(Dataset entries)
[Start of section]

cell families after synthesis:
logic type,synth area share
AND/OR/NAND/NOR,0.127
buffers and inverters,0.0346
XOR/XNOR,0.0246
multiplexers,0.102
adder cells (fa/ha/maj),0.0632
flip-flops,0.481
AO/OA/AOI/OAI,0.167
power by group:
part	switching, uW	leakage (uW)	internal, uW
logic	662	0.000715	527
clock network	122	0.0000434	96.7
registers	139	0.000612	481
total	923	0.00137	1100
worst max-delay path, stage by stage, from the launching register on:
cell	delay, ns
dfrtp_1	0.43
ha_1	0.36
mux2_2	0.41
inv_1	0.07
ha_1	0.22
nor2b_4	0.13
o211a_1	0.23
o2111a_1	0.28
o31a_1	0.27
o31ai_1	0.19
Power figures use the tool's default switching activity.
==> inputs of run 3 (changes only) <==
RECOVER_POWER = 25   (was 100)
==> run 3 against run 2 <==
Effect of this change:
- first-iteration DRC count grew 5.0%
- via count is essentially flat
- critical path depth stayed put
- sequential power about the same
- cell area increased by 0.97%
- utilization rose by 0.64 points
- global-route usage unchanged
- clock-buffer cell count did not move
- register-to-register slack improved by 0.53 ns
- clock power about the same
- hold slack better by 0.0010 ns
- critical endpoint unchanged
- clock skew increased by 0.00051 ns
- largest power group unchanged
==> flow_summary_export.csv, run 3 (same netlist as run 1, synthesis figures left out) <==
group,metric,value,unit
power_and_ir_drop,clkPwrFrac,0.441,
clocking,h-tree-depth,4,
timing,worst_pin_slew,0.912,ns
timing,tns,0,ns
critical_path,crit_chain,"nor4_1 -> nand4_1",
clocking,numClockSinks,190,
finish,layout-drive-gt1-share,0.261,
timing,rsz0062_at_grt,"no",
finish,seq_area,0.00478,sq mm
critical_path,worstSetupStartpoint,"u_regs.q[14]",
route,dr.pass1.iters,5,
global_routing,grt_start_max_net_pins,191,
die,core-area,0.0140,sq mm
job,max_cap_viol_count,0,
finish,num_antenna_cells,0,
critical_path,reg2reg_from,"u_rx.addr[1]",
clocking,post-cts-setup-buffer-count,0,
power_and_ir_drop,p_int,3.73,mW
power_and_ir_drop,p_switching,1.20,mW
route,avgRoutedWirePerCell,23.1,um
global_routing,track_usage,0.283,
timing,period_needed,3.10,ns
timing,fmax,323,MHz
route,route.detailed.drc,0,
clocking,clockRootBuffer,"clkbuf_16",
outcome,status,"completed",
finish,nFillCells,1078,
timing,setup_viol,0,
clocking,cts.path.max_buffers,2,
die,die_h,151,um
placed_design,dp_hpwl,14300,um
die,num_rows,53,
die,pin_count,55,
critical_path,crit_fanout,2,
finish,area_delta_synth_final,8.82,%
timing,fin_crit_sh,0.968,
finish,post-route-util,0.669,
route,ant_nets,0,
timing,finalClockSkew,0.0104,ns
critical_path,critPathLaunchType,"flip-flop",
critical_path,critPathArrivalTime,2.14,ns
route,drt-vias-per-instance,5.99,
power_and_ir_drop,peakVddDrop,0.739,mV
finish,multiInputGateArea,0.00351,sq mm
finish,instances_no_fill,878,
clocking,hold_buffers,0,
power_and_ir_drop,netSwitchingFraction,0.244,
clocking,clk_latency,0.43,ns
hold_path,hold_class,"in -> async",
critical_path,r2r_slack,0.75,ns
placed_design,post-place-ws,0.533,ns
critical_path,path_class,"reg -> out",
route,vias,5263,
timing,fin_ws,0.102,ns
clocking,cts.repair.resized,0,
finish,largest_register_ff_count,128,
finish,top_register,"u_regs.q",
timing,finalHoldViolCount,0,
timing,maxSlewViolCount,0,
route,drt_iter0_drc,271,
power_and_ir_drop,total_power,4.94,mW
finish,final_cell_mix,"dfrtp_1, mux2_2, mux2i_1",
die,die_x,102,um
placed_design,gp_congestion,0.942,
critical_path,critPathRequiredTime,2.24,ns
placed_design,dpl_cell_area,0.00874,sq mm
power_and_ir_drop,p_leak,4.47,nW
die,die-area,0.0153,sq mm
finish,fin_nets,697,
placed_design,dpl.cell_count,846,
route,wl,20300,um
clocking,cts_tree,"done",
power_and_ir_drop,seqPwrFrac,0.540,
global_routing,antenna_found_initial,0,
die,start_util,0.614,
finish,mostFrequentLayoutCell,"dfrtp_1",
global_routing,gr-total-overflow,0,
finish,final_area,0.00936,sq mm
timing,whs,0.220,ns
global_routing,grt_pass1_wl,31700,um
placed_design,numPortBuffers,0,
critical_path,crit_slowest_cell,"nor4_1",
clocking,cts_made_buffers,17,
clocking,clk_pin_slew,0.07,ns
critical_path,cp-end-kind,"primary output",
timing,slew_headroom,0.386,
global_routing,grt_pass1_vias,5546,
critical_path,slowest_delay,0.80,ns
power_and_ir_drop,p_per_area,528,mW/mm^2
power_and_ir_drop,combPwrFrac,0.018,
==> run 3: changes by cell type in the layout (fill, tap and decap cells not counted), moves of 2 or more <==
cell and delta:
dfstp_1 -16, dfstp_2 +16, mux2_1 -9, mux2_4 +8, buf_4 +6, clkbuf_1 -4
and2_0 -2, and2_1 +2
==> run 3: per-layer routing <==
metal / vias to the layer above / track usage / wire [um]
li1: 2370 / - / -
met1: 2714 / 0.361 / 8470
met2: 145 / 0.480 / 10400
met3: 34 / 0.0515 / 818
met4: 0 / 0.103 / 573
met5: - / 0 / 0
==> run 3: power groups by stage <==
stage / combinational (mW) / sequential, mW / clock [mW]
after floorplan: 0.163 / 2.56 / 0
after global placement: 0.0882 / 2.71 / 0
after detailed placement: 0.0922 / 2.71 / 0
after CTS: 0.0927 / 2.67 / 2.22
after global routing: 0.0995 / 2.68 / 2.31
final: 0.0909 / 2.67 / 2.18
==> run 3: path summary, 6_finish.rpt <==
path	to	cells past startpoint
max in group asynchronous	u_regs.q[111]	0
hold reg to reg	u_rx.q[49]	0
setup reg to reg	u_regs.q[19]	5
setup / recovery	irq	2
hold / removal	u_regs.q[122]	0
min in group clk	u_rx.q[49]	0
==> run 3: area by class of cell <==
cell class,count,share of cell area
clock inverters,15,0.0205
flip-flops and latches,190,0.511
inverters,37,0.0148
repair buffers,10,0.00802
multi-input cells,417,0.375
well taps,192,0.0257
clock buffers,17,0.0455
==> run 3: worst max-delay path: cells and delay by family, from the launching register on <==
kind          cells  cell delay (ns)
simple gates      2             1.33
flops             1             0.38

[End of section]

Exercise directions
Return every entry exactly; no line may be missing.

Answer section
cell families after synthesis:
logic type,synth area share
AND/OR/NAND/NOR,0.127
buffers and inverters,0.0346
XOR/XNOR,0.0246
multiplexers,0.102
adder cells (fa/ha/maj),0.0632
flip-flops,0.481
AO/OA/AOI/OAI,0.167
power by group:
part	switching, uW	leakage (uW)	internal, uW
logic	662	0.000715	527
clock network	122	0.0000434	96.7
registers	139	0.000612	481
total	923	0.00137	1100
worst max-delay path, stage by stage, from the launching register on:
cell	delay, ns
dfrtp_1	0.43
ha_1	0.36
mux2_2	0.41
inv_1	0.07
ha_1	0.22
nor2b_4	0.13
o211a_1	0.23
o2111a_1	0.28
o31a_1	0.27
o31ai_1	0.19
Power figures use the tool's default switching activity.
==> inputs of run 3 (changes only) <==
RECOVER_POWER = 25   (was 100)
==> run 3 against run 2 <==
Effect of this change:
- first-iteration DRC count grew 5.0%
- via count is essentially flat
- critical path depth stayed put
- sequential power about the same
- cell area increased by 0.97%
- utilization rose by 0.64 points
- global-route usage unchanged
- clock-buffer cell count did not move
- register-to-register slack improved by 0.53 ns
- clock power about the same
- hold slack better by 0.0010 ns
- critical endpoint unchanged
- clock skew increased by 0.00051 ns
- largest power group unchanged
==> flow_summary_export.csv, run 3 (same netlist as run 1, synthesis figures left out) <==
group,metric,value,unit
power_and_ir_drop,clkPwrFrac,0.441,
clocking,h-tree-depth,4,
timing,worst_pin_slew,0.912,ns
timing,tns,0,ns
critical_path,crit_chain,"nor4_1 -> nand4_1",
clocking,numClockSinks,190,
finish,layout-drive-gt1-share,0.261,
timing,rsz0062_at_grt,"no",
finish,seq_area,0.00478,sq mm
critical_path,worstSetupStartpoint,"u_regs.q[14]",
route,dr.pass1.iters,5,
global_routing,grt_start_max_net_pins,191,
die,core-area,0.0140,sq mm
job,max_cap_viol_count,0,
finish,num_antenna_cells,0,
critical_path,reg2reg_from,"u_rx.addr[1]",
clocking,post-cts-setup-buffer-count,0,
power_and_ir_drop,p_int,3.73,mW
power_and_ir_drop,p_switching,1.20,mW
route,avgRoutedWirePerCell,23.1,um
global_routing,track_usage,0.283,
timing,period_needed,3.10,ns
timing,fmax,323,MHz
route,route.detailed.drc,0,
clocking,clockRootBuffer,"clkbuf_16",
outcome,status,"completed",
finish,nFillCells,1078,
timing,setup_viol,0,
clocking,cts.path.max_buffers,2,
die,die_h,151,um
placed_design,dp_hpwl,14300,um
die,num_rows,53,
die,pin_count,55,
critical_path,crit_fanout,2,
finish,area_delta_synth_final,8.82,%
timing,fin_crit_sh,0.968,
finish,post-route-util,0.669,
route,ant_nets,0,
timing,finalClockSkew,0.0104,ns
critical_path,critPathLaunchType,"flip-flop",
critical_path,critPathArrivalTime,2.14,ns
route,drt-vias-per-instance,5.99,
power_and_ir_drop,peakVddDrop,0.739,mV
finish,multiInputGateArea,0.00351,sq mm
finish,instances_no_fill,878,
clocking,hold_buffers,0,
power_and_ir_drop,netSwitchingFraction,0.244,
clocking,clk_latency,0.43,ns
hold_path,hold_class,"in -> async",
critical_path,r2r_slack,0.75,ns
placed_design,post-place-ws,0.533,ns
critical_path,path_class,"reg -> out",
route,vias,5263,
timing,fin_ws,0.102,ns
clocking,cts.repair.resized,0,
finish,largest_register_ff_count,128,
finish,top_register,"u_regs.q",
timing,finalHoldViolCount,0,
timing,maxSlewViolCount,0,
route,drt_iter0_drc,271,
power_and_ir_drop,total_power,4.94,mW
finish,final_cell_mix,"dfrtp_1, mux2_2, mux2i_1",
die,die_x,102,um
placed_design,gp_congestion,0.942,
critical_path,critPathRequiredTime,2.24,ns
placed_design,dpl_cell_area,0.00874,sq mm
power_and_ir_drop,p_leak,4.47,nW
die,die-area,0.0153,sq mm
finish,fin_nets,697,
placed_design,dpl.cell_count,846,
route,wl,20300,um
clocking,cts_tree,"done",
power_and_ir_drop,seqPwrFrac,0.540,
global_routing,antenna_found_initial,0,
die,start_util,0.614,
finish,mostFrequentLayoutCell,"dfrtp_1",
global_routing,gr-total-overflow,0,
finish,final_area,0.00936,sq mm
timing,whs,0.220,ns
global_routing,grt_pass1_wl,31700,um
placed_design,numPortBuffers,0,
critical_path,crit_slowest_cell,"nor4_1",
clocking,cts_made_buffers,17,
clocking,clk_pin_slew,0.07,ns
critical_path,cp-end-kind,"primary output",
timing,slew_headroom,0.386,
global_routing,grt_pass1_vias,5546,
critical_path,slowest_delay,0.80,ns
power_and_ir_drop,p_per_area,528,mW/mm^2
power_and_ir_drop,combPwrFrac,0.018,
==> run 3: changes by cell type in the layout (fill, tap and decap cells not counted), moves of 2 or more <==
cell and delta:
dfstp_1 -16, dfstp_2 +16, mux2_1 -9, mux2_4 +8, buf_4 +6, clkbuf_1 -4
and2_0 -2, and2_1 +2
==> run 3: per-layer routing <==
metal / vias to the layer above / track usage / wire [um]
li1: 2370 / - / -
met1: 2714 / 0.361 / 8470
met2: 145 / 0.480 / 10400
met3: 34 / 0.0515 / 818
met4: 0 / 0.103 / 573
met5: - / 0 / 0
==> run 3: power groups by stage <==
stage / combinational (mW) / sequential, mW / clock [mW]
after floorplan: 0.163 / 2.56 / 0
after global placement: 0.0882 / 2.71 / 0
after detailed placement: 0.0922 / 2.71 / 0
after CTS: 0.0927 / 2.67 / 2.22
after global routing: 0.0995 / 2.68 / 2.31
final: 0.0909 / 2.67 / 2.18
==> run 3: path summary, 6_finish.rpt <==
path	to	cells past startpoint
max in group asynchronous	u_regs.q[111]	0
hold reg to reg	u_rx.q[49]	0
setup reg to reg	u_regs.q[19]	5
setup / recovery	irq	2
hold / removal	u_regs.q[122]	0
min in group clk	u_rx.q[49]	0
==> run 3: area by class of cell <==
cell class,count,share of cell area
clock inverters,15,0.0205
flip-flops and latches,190,0.511
inverters,37,0.0148
repair buffers,10,0.00802
multi-input cells,417,0.375
well taps,192,0.0257
clock buffers,17,0.0455
==> run 3: worst max-delay path: cells and delay by family, from the launching register on <==
kind          cells  cell delay (ns)
simple gates      2             1.33
flops             1             0.38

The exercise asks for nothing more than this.